SWINDLE COLUMN: Loving our enemies
Published 10:30 am Thursday, October 6, 2022
I have not met a person who did not experience anger and/or resentment when another person harmed him in some way. For many years, I believed that expressing love to an enemy (or the more polite term; adversary) was a sign of weakness. I could not have been more ignorant or wrong.
While extremely difficult to employ, the right manner in which we treat enemies was proclaimed long ago in the Roman Province of Judea. Speaking to a large crowd, Jesus Christ said, “You have heard that it was said, ‘Love your neighbor and hate your enemy.’ But I tell you, love your enemies and pray for those who persecute you, that you may be children of your Father in heaven.”
Jesus backed his word with action. He was betrayed and persecuted. Yet, time and again, he chose forgiveness and understanding over vengeance and retribution. This is best illustrated when Roman soldiers nailed him to the cross. Instead of cursing the men, Jesus said, “Father forgive them for they know not what they do.” Hating our enemies also clouds our judgment.
The ancient Chinese military general, Sun Tzu, taught that anger, hate, and demonizing our enemies always results in a strategic trap that leads to defeat.

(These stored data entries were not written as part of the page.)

`config.mk`:
```
export PLATFORM = sky130hd
export DESIGN_NAME = force_wb_ring_node
export DESIGN_NICKNAME = d
export VERILOG_FILES = /design/src/rtl/force_wb_ring_node.sv
export SDC_FILE = /design/constraint.sdc
export NUM_CORES = 1
export LEC_CHECK = 0
export BUFFER_PORTS_ARGS = -buffer_cell sky130_fd_sc_hd__buf_2
export CAP_MARGIN = 5
export CORE_AREA = 2 2 330 332
export DETAILED_ROUTE_END_ITERATION = 8
export DIE_AREA = 0 0 332 334
export GPL_TIMING_DRIVEN = 0
export HOLD_SLACK_MARGIN = 0.15
export SLEW_MARGIN = 10
export SYNTH_ARGS = -nofsm -noshare
export SYNTH_HDL_FRONTEND = slang
export SYNTH_SLANG_ARGS = --single-unit
```
`constraint.sdc`:
```
create_clock -name clk -period 9.6 [get_ports clk]
set_input_delay 0.48 -clock clk [delete_from_list [all_inputs] [get_ports clk]]
set_output_delay 0.48 -clock clk [all_outputs]
set_load 0.01 [all_outputs]
```
`src/rtl/force_wb_ring_node.sv`:
```
// rtl/force_wb_ring_node.sv - force write-back ring node with local inject FIFO and eject port
//
// Buffers force write-back packets from the PE in a small FIFO, injects them
// into free slots of a stall-free unidirectional ring, forwards transit
// traffic, and ejects packets addressed to this node's cell to the force cache.
//
// Ports:
//   clk, rst          clock, asynchronous active-high reset
//   pe_wb_in/valid    PE packet {cell_x, cell_y, cell_z, particle_id, fx, fy, fz}
//   pe_ready          FIFO can accept a packet this cycle
//   ring_in/valid     packet and occupancy from the upstream ring node
//   ring_out/valid    registered packet and occupancy to the downstream node
//   local_wb_out/valid registered ejected packet to the force cache
//   fifo_empty        inject FIFO holds no packets
//   inject_count      packets popped from the FIFO, wraps at 2^16
module force_wb_ring_node #(
  parameter int DATA_WIDTH        = 32,
  parameter int CELL_ID_WIDTH     = 3,
  parameter int PARTICLE_ID_WIDTH = 7,
  parameter int ID_WIDTH          = 3*CELL_ID_WIDTH+PARTICLE_ID_WIDTH,
  parameter int WB_WIDTH          = ID_WIDTH+3*DATA_WIDTH,
  parameter int LOCAL_CELL_X      = 0,
  parameter int LOCAL_CELL_Y      = 0,
  parameter int LOCAL_CELL_Z      = 0,
  parameter int FIFO_DEPTH        = 8,
  parameter int FIFO_ADDR_WIDTH   = 3
) (
  input  logic                clk,
  input  logic                rst,
  input  logic [WB_WIDTH-1:0] pe_wb_in,
  input  logic                pe_wb_valid,
  output logic                pe_ready,
  input  logic [WB_WIDTH-1:0] ring_in,
  input  logic                ring_in_valid,
  output logic [WB_WIDTH-1:0] ring_out,
  output logic                ring_out_valid,
  output logic [WB_WIDTH-1:0] local_wb_out,
  output logic                local_wb_valid,
  output logic                fifo_empty,
  output logic [15:0]         inject_count
);

  localparam int CW = CELL_ID_WIDTH;
  localparam logic [CW-1:0] LX = CW'(LOCAL_CELL_X);
  localparam logic [CW-1:0] LY = CW'(LOCAL_CELL_Y);
  localparam logic [CW-1:0] LZ = CW'(LOCAL_CELL_Z);

  function automatic logic is_local(input logic [WB_WIDTH-1:0] pkt);
    return (pkt[WB_WIDTH-1 -: CW] == LX) &&
           (pkt[WB_WIDTH-1-CW -: CW] == LY) &&
           (pkt[WB_WIDTH-1-2*CW -: CW] == LZ);
  endfunction

  // Inject FIFO
  logic [WB_WIDTH-1:0]      mem [FIFO_DEPTH];
  logic [FIFO_ADDR_WIDTH-1:0] wr_ptr, rd_ptr;
  logic [FIFO_ADDR_WIDTH:0]   count;
  logic                       full;
  logic                       push, pop;
  logic [WB_WIDTH-1:0]        head;

  assign full       = (count == (FIFO_ADDR_WIDTH+1)'(FIFO_DEPTH));
  assign fifo_empty = (count == '0);
  // Gated by rst so the PE sees no ready while the node is held in reset.
  assign pe_ready   = !full && !rst;
  assign push       = pe_wb_valid && pe_ready;
  assign head       = mem[rd_ptr];

  // Slot arbitration: a matching ring packet owns the eject port and frees
  // its ring slot; a non-matching ring packet owns the ring slot.
  logic ring_match, ring_fwd, head_match, pop_eject, pop_inject;

  always_comb begin
    ring_match = ring_in_valid && is_local(ring_in);
    ring_fwd   = ring_in_valid && !is_local(ring_in);
    head_match = !fifo_empty && is_local(head);
    pop_eject  = head_match && !ring_match;
    pop_inject = !fifo_empty && !head_match && !ring_fwd;
    pop        = pop_eject || pop_inject;
  end

  always_ff @(posedge clk) begin
    if (push) begin
      mem[wr_ptr] <= pe_wb_in;
    end
  end

  always_ff @(posedge clk or posedge rst) begin
    if (rst) begin
      wr_ptr <= '0;
      rd_ptr <= '0;
      count  <= '0;
    end else begin
      if (push) wr_ptr <= wr_ptr + FIFO_ADDR_WIDTH'(1);
      if (pop)  rd_ptr <= rd_ptr + FIFO_ADDR_WIDTH'(1);
      case ({push, pop})
        2'b10:   count <= count + (FIFO_ADDR_WIDTH+1)'(1);
        2'b01:   count <= count - (FIFO_ADDR_WIDTH+1)'(1);
        default: count <= count;
      endcase
    end
  end

  // Output registers: valids reload every cycle, data holds when idle.
  always_ff @(posedge clk or posedge rst) begin
    if (rst) begin
      ring_out       <= '0;
      ring_out_valid <= 1'b0;
      local_wb_out   <= '0;
      local_wb_valid <= 1'b0;
      inject_count   <= '0;
    end else begin
      ring_out_valid <= ring_fwd || pop_inject;
      local_wb_valid <= ring_match || pop_eject;
      if (ring_fwd) begin
        ring_out <= ring_in;
      end else if (pop_inject) begin
        ring_out <= head;
      end
      if (ring_match) begin
        local_wb_out <= ring_in;
      end else if (pop_eject) begin
        local_wb_out <= head;
      end
      if (pop) begin
        inject_count <= inject_count + 16'd1;
      end
    end
  end

endmodule

```
==> results of run 1 <==
flip-flops by register name, summed over array words and instances (netlist names):
| signal | flops |
|---|---|
| rd_ptr | 3 |
| mem | 896 |
| count | 4 |
| local_wb_out | 112 |
| local_wb_valid | 1 |
| wr_ptr | 3 |
| ring_out_valid | 1 |
| inject_count | 16 |
| ring_out | 112 |
power by group:
group          internal [W]  total, W  leakage [nW]  switching, W
clock network       0.00273   0.00466          1.95       0.00193
registers           0.00605   0.00638          10.9      0.000331
logic               0.00214   0.00498          7.39       0.00284
total                0.0109    0.0160          20.2       0.00510
how the worst max path moves through the flow:
| stage | startpoint | end | slack (ns) | depth (start not counted) |
|---|---|---|---|---|
| final | rd_ptr[1]$_DFFE_PP0P_ | count[3]$_DFFE_PP0P_ | 4.45 | 15 |
| after global routing | rd_ptr[1]$_DFFE_PP0P_ | count[3]$_DFFE_PP0P_ | 4.23 | 15 |
| after CTS | rd_ptr[1]$_DFFE_PP0P_ | count[3]$_DFFE_PP0P_ | 4.41 | 15 |
| after detailed placement | rd_ptr[1]$_DFFE_PP0P_ | count[3]$_DFFE_PP0P_ | 4.45 | 15 |
| after global placement | rst | mem[1][24]$_DFFE_PP_ | -9.17 | 6 |
| after floorplan | rst | mem[0][0]$_DFFE_PP_ | 0.09 | 5 |
kinds of logic (layout without fill, tap and decap cells):
logic type / Yosys count / in the layout / share of synthesized area
flip-flops: 1148 / 1148 / 0.7433
AO/OA/AOI/OAI: 428 / 428 / 0.05419
AND/OR/NAND/NOR: 403 / 403 / 0.03781
multiplexers: 349 / 349 / 0.1413
buffers and inverters: 179 / 1182 / 0.01677
XOR/XNOR: 23 / 23 / 0.004509
adder cells (fa/ha/maj): 7 / 7 / 0.002128
other: 0 / 21 / 0
synth_stat cells, types with 10 or more instances:
library cell    n
mux2_2         12
and3_1         14
nand2_1       328
o21ai_0       146
xor2_1         12
nor3_1         10
xnor2_1        11
edfxtp_1      896
mux2i_1       113
nor2_1         12
o21ai_1        70
mux4_2        224
buf_2          17
clkbuf_1      101
dfrtp_1       252
buf_1          37
o22ai_1       206
buf_4          15
nand3_1        12
layout by cell type, fill, tap and decap left out, types with 4 or more instances in the layout:
master,Yosys,layout
nor2_1,12,5
clkinv_1,0,24
clkbuf_16,0,125
buf_12,0,26
o21ai_1,70,70
bufinv_16,0,12
clkinv_2,0,25
edfxtp_1,896,896
nand2_1,328,328
nor3_1,10,8
and3_1,14,14
o22ai_1,206,206
inv_6,0,8
mux2i_1,113,113
dlygate4sd3_1,0,229
o21ai_0,146,146
clkbuf_8,0,5
mux4_2,224,224
nor2_4,0,7
xnor2_1,11,11
and4_1,5,5
nand3_1,12,12
clkbuf_2,0,5
buf_2,17,487
dfrtp_1,252,252
mux2_2,12,12
clkinvlp_4,0,5
buf_1,37,37
diode_2,0,21
buf_16,0,14
xor2_1,12,12
clkbuf_1,101,120
inv_1,9,8
nand2b_1,4,4
ha_1,6,6
buf_6,0,12
buf_4,15,36
nand4_1,4,4
through the flow:
stage | TNS, ns | instance area [sq um] | hold WS, ns | total power (W)
after global routing | 0 | 56410 | 0.2378 | 0.01671
after detailed placement | 0 | 50100 | 0.4900 | 0.01141
final | 0 | 56430 | 0.2185 | 0.01602
after global placement | -3906.33 | 48800 | 0.4753 | 0.01132
after floorplan | 0 | 44680 | 0.4548 | 0.009489
after CTS | 0 | 56370 | 0.1574 | 0.01615
metal layers:
layer	vias to the layer above	GRT usage	share of wire
li1	11891	-	-
met1	14706	0.3093	0.40
met2	1171	0.4006	0.50
met3	235	0.04134	0.064
met4	8	0.08153	0.029
met5	-	0	0.00029
worst max-delay path: stages, from the launching register on:
cell,delay [ns]
dfrtp_1,0.37
buf_2,0.25
buf_4,0.28
clkbuf_1,0.93
mux2_2,0.47
nor4_1,0.48
nand4_1,0.47
and3_1,0.34
buf_2,0.17
ha_1,0.25
ha_1,0.30
a21o_1,0.18
a21oi_1,0.17
xnor2_1,0.13
nor2_1,0.07
xor2_1,0.14
final cells by class:
class                   count  area [sq um]  area share
diodes                     21         52.55   0.0009313
plain buffers             170         721.9     0.01279
clock buffers             154          3287     0.05825
clock inverters            76         696.9     0.01235
inverters                   9         41.29   0.0007318
multi-input cells        1210         10790      0.1912
flip-flops and latches   1148         33210      0.5886
well taps                1414          1769     0.03135
repair buffers            773          5858      0.1038
==> results.py, run 1 <==
metrics = {
    "outcome": {
        "run_status": "completed",
    },
    "timing": {
        "rsz0062_at_grt": "no",
        "timing_hold_violations_final": 0,
        "worst_pin_slew_ns": 1.277,
        "period_needed_ns": 5.148,
        "setup_viol": 0,
        "post-route-worst-setup-slack_ns": 4.452,
        "fin_crit_sh": 0.5363,
        "max_slew_margin": 0.1489,
        "drv_slew": 0,
        "fmax_mhz": 194.2,
        "skew_ns": 0.01812,
    },
    "clocking": {
        "cts_tree": "built",
        "root_buffer": "clkbuf_16",
        "clockBufferDepth": 3,
        "cts_hold_buf": 229,
        "cts.sinks": 1148,
        "clkTransAtPathRegs_ns": 0.06,
        "cts.repair.resized": 0,
        "cts_setup_buffers": 0,
        "cts_buffers": 120,
        "clock_latency_ns": 0.70,
        "h-tree-depth": 3,
    },
    "placement": {
        "place_ws_ns": 4.448,
        "dp_hpwl_mm": 92.10,
        "place_congestion": 0.8521,
        "io_buffers": 470,
        "dp.cells": 4495,
    },
    "hold_path": {
        "hold_depth": 3,
        "holdCritPathClass": "in -> reg",
        "hp-start": "ring_in_valid",
        "min_to": "ring_out[107]$_DFFE_PP0P_",
    },
    "yosys": {
        "yosysTopAreaCell": "edfxtp_1",
        "synthArstFlopShare": 0.2195,
        "syn_avg_cell_area_sq_um": 17.61,
        "synth_flop_cell": "edfxtp_1",
        "synth.distinct_cells": 38,
        "syn_nets": 2772,
        "netlist.area_leader.share": 0.6022,
        "ys_ff_latch": 1148,
        "ys_seq_area_frac": 0.7433,
        "yosys-top-cells-area": "edfxtp_1, dfrtp_1, mux4_2",
        "syn_inst": 2537,
        "synth_edf_count": 896,
        "syn_area_sq_um": 44680,
        "yosys_warnings": 0,
    },
    "drt": {
        "drt_iter0_drc": 2719,
        "via_per_inst": 5.630,
        "drt_first_pass_iters": 6,
        "avgRoutedWirePerCell_um": 26.67,
        "totalWireLength_mm": 132.7,
        "postRouteAntennaNets": 0,
        "drc_errors": 0,
        "via_count": 28011,
    },
    "power_and_ir_drop": {
        "p_per_area_nw_per_um2": 284.0,
        "ir_drop_uv": 188.6,
        "leakagePower_nw": 20.20,
    },
    "global_route": {
        "grt_pass1_vias": 29136,
        "antenna_found_initial": 25,
        "grt_pass1_wl_mm": 193.0,
        "grt_max_degree": 107,
        "grt_use_total": 0.2365,
        "overflow": 0,
    },
    "die": {
        "row_count": 121,
        "boundaryPins": 472,
        "die-height_um": 334,
        "core_sq_um": 107800,
        "die_area_sq_um": 110900,
        "start_util": 0.4145,
        "die_w_um": 332,
    },
    "layout": {
        "area_growth_pct": 26.29,
        "drive_gt1_frac": 0.2873,
        "finalNonFillerCells": 4975,
        "n_fill_cell": 8769,
        "final_util": 0.5235,
        "nNetsFinal": 3667,
    },
    "critical_path": {
        "cp_max_fo": 10,
        "worstRegToRegCells": 15,
        "arrival_ns": 5.72,
        "rr_endpoint": "count[3]$_DFFE_PP0P_",
        "regToRegStartpoint": "rd_ptr[1]$_DFFE_PP0P_",
        "start_kind": "flip-flop",
        "required_ns": 10.18,
        "r2r_slack_ns": 4.45,
        "critical_path_class": "reg -> reg",
        "critPathCaptureType": "flip-flop",
    },
    "run": {
        "max_cap_violations": 0,
    },
}
(Power assumes the default switching activity.)
==> run 2, diff against run 1 <==
clock period = 4.4 ns   (was 9.6 ns; I/O delays follow)
==> results.py, run 2 (synthesis gave the netlist of run 1 again) <==
metrics = {
    "outcome": {
        "run_status": "completed",
    },
    "drt": {
        "via_count": 28009,
        "postRouteAntennaNets": 0,
        "drt_iter0_drc": 2708,
        "totalWireLength_mm": 131.9,
        "avgRoutedWirePerCell_um": 26.60,
        "via_per_inst": 5.648,
        "drt_first_pass_iters": 6,
        "drc_errors": 0,
    },
    "layout": {
        "final_cell_mix": "edfxtp_1, buf_2, nand2_1, dfrtp_1, dlygate4sd3_1",
        "final_area_sq_um": 56490,
        "nNetsFinal": 3662,
        "drive_gt1_frac": 0.2841,
        "area_growth_pct": 26.44,
        "top_regs": "mem: 896 flops, local_wb_out: 112 flops, ring_out: 112 flops",
        "largest-register": "mem",
        "final_common_cell": "edfxtp_1",
        "largest_register_ffs": 896,
        "finalNonFillerCells": 4959,
    },
    "global_route": {
        "grt_pass1_wl_mm": 192.4,
        "grt_pass1_vias": 29096,
        "grt_max_degree": 41,
        "grt_use_total": 0.2355,
        "overflow": 0,
        "antenna_found_initial": 23,
    },
    "timing": {
        "worst_pin_slew_ns": 1.099,
        "rsz0062_at_grt": "no",
        "period_needed_ns": 4.271,
        "drv_slew": 0,
        "fmax_mhz": 234.1,
        "skew_ns": 0.02712,
        "post-route-worst-setup-slack_ns": 0.1286,
        "fin_crit_sh": 0.9708,
        "max_slew_margin": 0.2672,
        "hold_ws_ns": 0.2490,
        "setup_viol": 0,
        "timing_hold_violations_final": 0,
        "setup_tns_ns": 0,
    },
    "placement": {
        "io_buffers": 470,
        "place_ws_ns": -0.7246,
        "place_congestion": 0.8753,
        "dp_hpwl_mm": 91.33,
        "dp.cells": 4489,
        "place_area_sq_um": 50260,
    },
    "critical_path": {
        "cp-startpoint": "rd_ptr[0]$_DFFE_PP0P_",
        "arrival_ns": 4.88,
        "cp_max_fo": 10,
        "required_ns": 5.01,
        "critical_path_class": "reg -> reg",
        "critPathCaptureType": "flip-flop",
        "start_kind": "flip-flop",
        "regToRegStartpoint": "rd_ptr[0]$_DFFE_PP0P_",
    },
    "die": {
        "die_w_um": 332,
        "die_area_sq_um": 110900,
        "row_count": 121,
        "start_util": 0.4145,
        "boundaryPins": 472,
        "die-height_um": 334,
        "core_sq_um": 107800,
    },
    "clocking": {
        "clock_latency_ns": 0.71,
        "h-tree-depth": 3,
        "cts.sinks": 1148,
        "clockBufferDepth": 3,
        "clkTransAtPathRegs_ns": 0.06,
        "cts_tree": "built",
        "root_buffer": "clkbuf_16",
        "cts_buffers": 115,
    },
    "power_and_ir_drop": {
        "leakagePower_nw": 20.16,
        "ir_drop_uv": 366.0,
        "p_per_area_nw_per_um2": 614.3,
    },
    "run": {
        "max_cap_violations": 0,
    },
    "hold_path": {
        "holdCritPathClass": "in -> async",
    },
}
run 2: layout make-up:
class	instances	area [sq um]
antenna	15	37.54
buffer	170	758.2
clock buffer	169	3256
clock inverter	51	544.3
fill	8722	51300
inverter	9	37.54
multi-input combinational	1210	10810
sequential	1148	33210
tap	1414	1769
timing repair buffer	773	6070
run 2: metrics by stage:
| step | power [W] | utilization |
|---|---|---|
| final | 0.03471 | 0.5241 |
| after global routing | 0.03621 | 0.5240 |
| after CTS | 0.03498 | 0.5236 |
| after detailed placement | 0.02498 | 0.4663 |
| after global placement | 0.02465 | 0.4529 |
| after floorplan | 0.02068 | - |
run 2: worst paths after layout:
check,to,slack [ns],cells past startpoint
worst max-delay path,ring_out[10]$_DFFE_PP0P_,0.13,9
worst min-delay path,inject_count[0]$_DFFE_PP0P_,0.25,3
worst max register to register,ring_out[10]$_DFFE_PP0P_,0.13,9
worst min register to register,count[3]$_DFFE_PP0P_,0.50,1
max in group asynchronous,local_wb_out[45]$_DFFE_PP0P_,2.62,7
min in group clk,local_wb_out[93]$_DFFE_PP0P_,0.27,4
run 2: repair_timing:
action | in CTS | in global routing
pin swaps | 0 | 1
hold endpoints to repair | 1156 | 0
setup buffers | 0 | 1
setup endpoints to repair | 216 | 43
hold buffers | 234 | 0
resized for setup | 10 | 11
run 2: power breakdown:
part	total [W]	switching [W]	internal, W	leakage [nW]
clock network	0.00980	0.00409	0.00571	1.84
registers	0.0139	0.000712	0.0132	10.9
logic	0.0110	0.00628	0.00471	7.47
run 2: routing by layer:
layer / global-route usage / share of wire
met2: 0.4004 / 0.50
met3: 0.04355 / 0.071
met4: 0.06905 / 0.025
met5: 0 / 0.00052
met1: 0.3100 / 0.40
run 2: critical path, stage by stage, from the launching register on:
cell and delay (ns):
dfrtp_1 0.39, buf_2 0.34, mux4_2 0.55, mux2_2 0.32, or4_4 0.55, nor3_2 0.84, buf_4 0.49, buf_4 0.31
o22ai_1 0.12, o21ai_0 0.20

He correctly pointed out that a mind focused on hate significantly weakens a man’s ability to achieve victory.
While loving (or at least not hating) our enemies, is one of the most difficult things that we can accomplish in life, there are three effective ways to strive toward this mindset.
As difficult as it is, we must strive to learn to think of our enemies with compassion and not contempt. This isn’t to say that we shouldn’t seek justice if someone harms us or our loved ones. It simply means that we can’t let bitterness and hatred grow in our hearts. Responding to evil with more evil does not solve the problem. It makes the problem grow exponentially.

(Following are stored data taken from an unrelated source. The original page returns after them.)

### src/rtl/core_store_buffer.sv
// In-order store buffer between MEM and data memory: FIFO storage, drain port,
// optional coalescing into the youngest non-head entry, and load forwarding.
module core_store_buffer
  import core_store_buffer_pkg::*;
#(
  parameter int  SB_DEPTH = SB_DEPTH_DEF,
  parameter int  ADDR_W   = 32,
  parameter int  DATA_W   = 32,
  parameter int  COALESCE = 1,
  localparam int SB_BYTES = DATA_W / 8,
  localparam int CNT_W    = $clog2(SB_DEPTH) + 1
) (
  input  logic                i_clk,
  input  logic                i_rst,
  input  logic                i_st_valid,
  output logic                o_st_ready,
  input  logic [ADDR_W-1:0]   i_st_addr,
  input  logic [DATA_W-1:0]   i_st_wdata,
  input  logic [SB_BYTES-1:0] i_st_be,
  input  logic                i_ld_valid,
  input  logic [ADDR_W-1:0]   i_ld_addr,
  input  logic [SB_BYTES-1:0] i_ld_be,
  output logic                o_ld_hit,
  output logic                o_ld_conflict,
  output logic [DATA_W-1:0]   o_ld_fwd_data,
  output logic                o_dm_req,
  input  logic                i_dm_gnt,
  output logic [ADDR_W-1:0]   o_dm_addr,
  output logic [DATA_W-1:0]   o_dm_wdata,
  output logic [SB_BYTES-1:0] o_dm_be,
  output logic                o_sb_empty,
  output logic [CNT_W-1:0]    o_sb_count
);

  localparam int PTR_W = $clog2(SB_DEPTH);

  typedef struct packed {
    logic [ADDR_W-3:0]   word;
    logic [DATA_W-1:0]   data;
    logic [SB_BYTES-1:0] be;
  } entry_t;

  entry_t              r_entries [SB_DEPTH];
  logic [SB_DEPTH-1:0] r_valid;
  logic [PTR_W-1:0]    r_head;
  logic [PTR_W-1:0]    r_tail;
  logic [CNT_W-1:0]    r_count;

  logic                w_full, w_empty, w_push, w_pop, w_coal, w_alloc;
  logic [PTR_W-1:0]    w_prev;
  logic [ADDR_W-3:0]   w_st_word;
  entry_t              w_merged;
  logic [SB_BYTES-1:0] w_covered;
  logic [DATA_W-1:0]   w_fwd;
  sb_lookup_t          w_lookup;
  logic                w_unused_addr_lsb;

  assign w_full    = (r_count == CNT_W'(SB_DEPTH));
  assign w_empty   = (r_count == '0);
  assign w_st_word = i_st_addr[ADDR_W-1:2];
  assign w_prev    = r_tail - PTR_W'(1);
  assign w_push    = i_st_valid && !w_full;
  assign w_pop     = !w_empty && i_dm_gnt;
  // Needing two entries keeps the head, which may be mid-drain, out of the merge.
  assign w_coal    = (COALESCE != 0) && w_push && (r_count >= CNT_W'(2)) &&
                     (r_entries[w_prev].word == w_st_word);
  assign w_alloc   = w_push && !w_coal;

  always_comb begin
    w_merged    = r_entries[w_prev];
    w_merged.be = r_entries[w_prev].be | i_st_be;
    for (int b = 0; b < SB_BYTES; b++) begin
      if (i_st_be[b]) w_merged.data[8*b +: 8] = i_st_wdata[8*b +: 8];
    end
  end

  always_ff @(posedge i_clk) begin
    if (w_alloc) r_entries[r_tail] <= '{word: w_st_word, data: i_st_wdata, be: i_st_be};
    if (w_coal)  r_entries[w_prev] <= w_merged;
  end

  always_ff @(posedge i_clk) begin
    if (i_rst) begin
      r_valid <= '0;
      r_head  <= '0;
      r_tail  <= '0;
      r_count <= '0;
    end else begin
      if (w_alloc) begin
        r_valid[r_tail] <= 1'b1;
        r_tail          <= r_tail + PTR_W'(1);
      end
      if (w_pop) begin
        r_valid[r_head] <= 1'b0;
        r_head          <= r_head + PTR_W'(1);
      end
      r_count <= r_count + CNT_W'(w_alloc) - CNT_W'(w_pop);
    end
  end

  core_sb_lookup #(
    .SB_DEPTH (SB_DEPTH),
    .WORD_W   (ADDR_W - 2),
    .DATA_W   (DATA_W),
    .entry_t  (entry_t)
  ) u_lookup (
    .i_entries (r_entries),
    .i_valid   (r_valid),
    .i_head    (r_head),
    .i_ld_word (i_ld_addr[ADDR_W-1:2]),
    .i_ld_be   (i_ld_be),
    .o_covered (w_covered),
    .o_data    (w_fwd)
  );

  always_comb begin
    w_lookup = SB_MISS;
    if (i_ld_valid && (w_covered != '0))
      w_lookup = (w_covered == i_ld_be) ? SB_HIT : SB_CONFLICT;
  end

  assign o_ld_hit      = (w_lookup == SB_HIT);
  assign o_ld_conflict = (w_lookup == SB_CONFLICT);
  assign o_ld_fwd_data = i_ld_valid ? w_fwd : '0;

  assign o_st_ready = !w_full;
  assign o_dm_req   = !w_empty;
  assign o_dm_addr  = o_dm_req ? {r_entries[r_head].word, 2'b00} : '0;
  assign o_dm_wdata = o_dm_req ? r_entries[r_head].data : '0;
  assign o_dm_be    = o_dm_req ? r_entries[r_head].be : '0;
  assign o_sb_empty = w_empty;
  assign o_sb_count = r_count;

  assign w_unused_addr_lsb = ^{i_st_addr[1:0], i_ld_addr[1:0]};

endmodule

Can we truly forgive an enemy? Yes. But, this is probably the most difficult task of all. I have much work to do in this area. Yet, forgiveness is not an act that necessarily benefits our enemy. It is somewhat selfish. Forgiveness frees us from the hate and anger that seeks to enslave us on a daily basis.
We have also harmed others, whether intentional or not, during our lives. In the Gospel, Matthew wrote, “If you forgive others the wrongs they’ve done to you, your Father in heaven will also forgive you. But if you do not forgive others, then your Father will not forgive the wrongs you’ve done.”
Pray For Our Enemies
When I am in doubt or troubled by difficult decisions, I will pray. I am quite stubborn thanks to those genetics handed down by Mom and my grandmother Charlotte Worley. But, when I follow God’s direction, circumstances seem to work themselves out. We can always pray for our enemies because praying is an act of mercy and grace.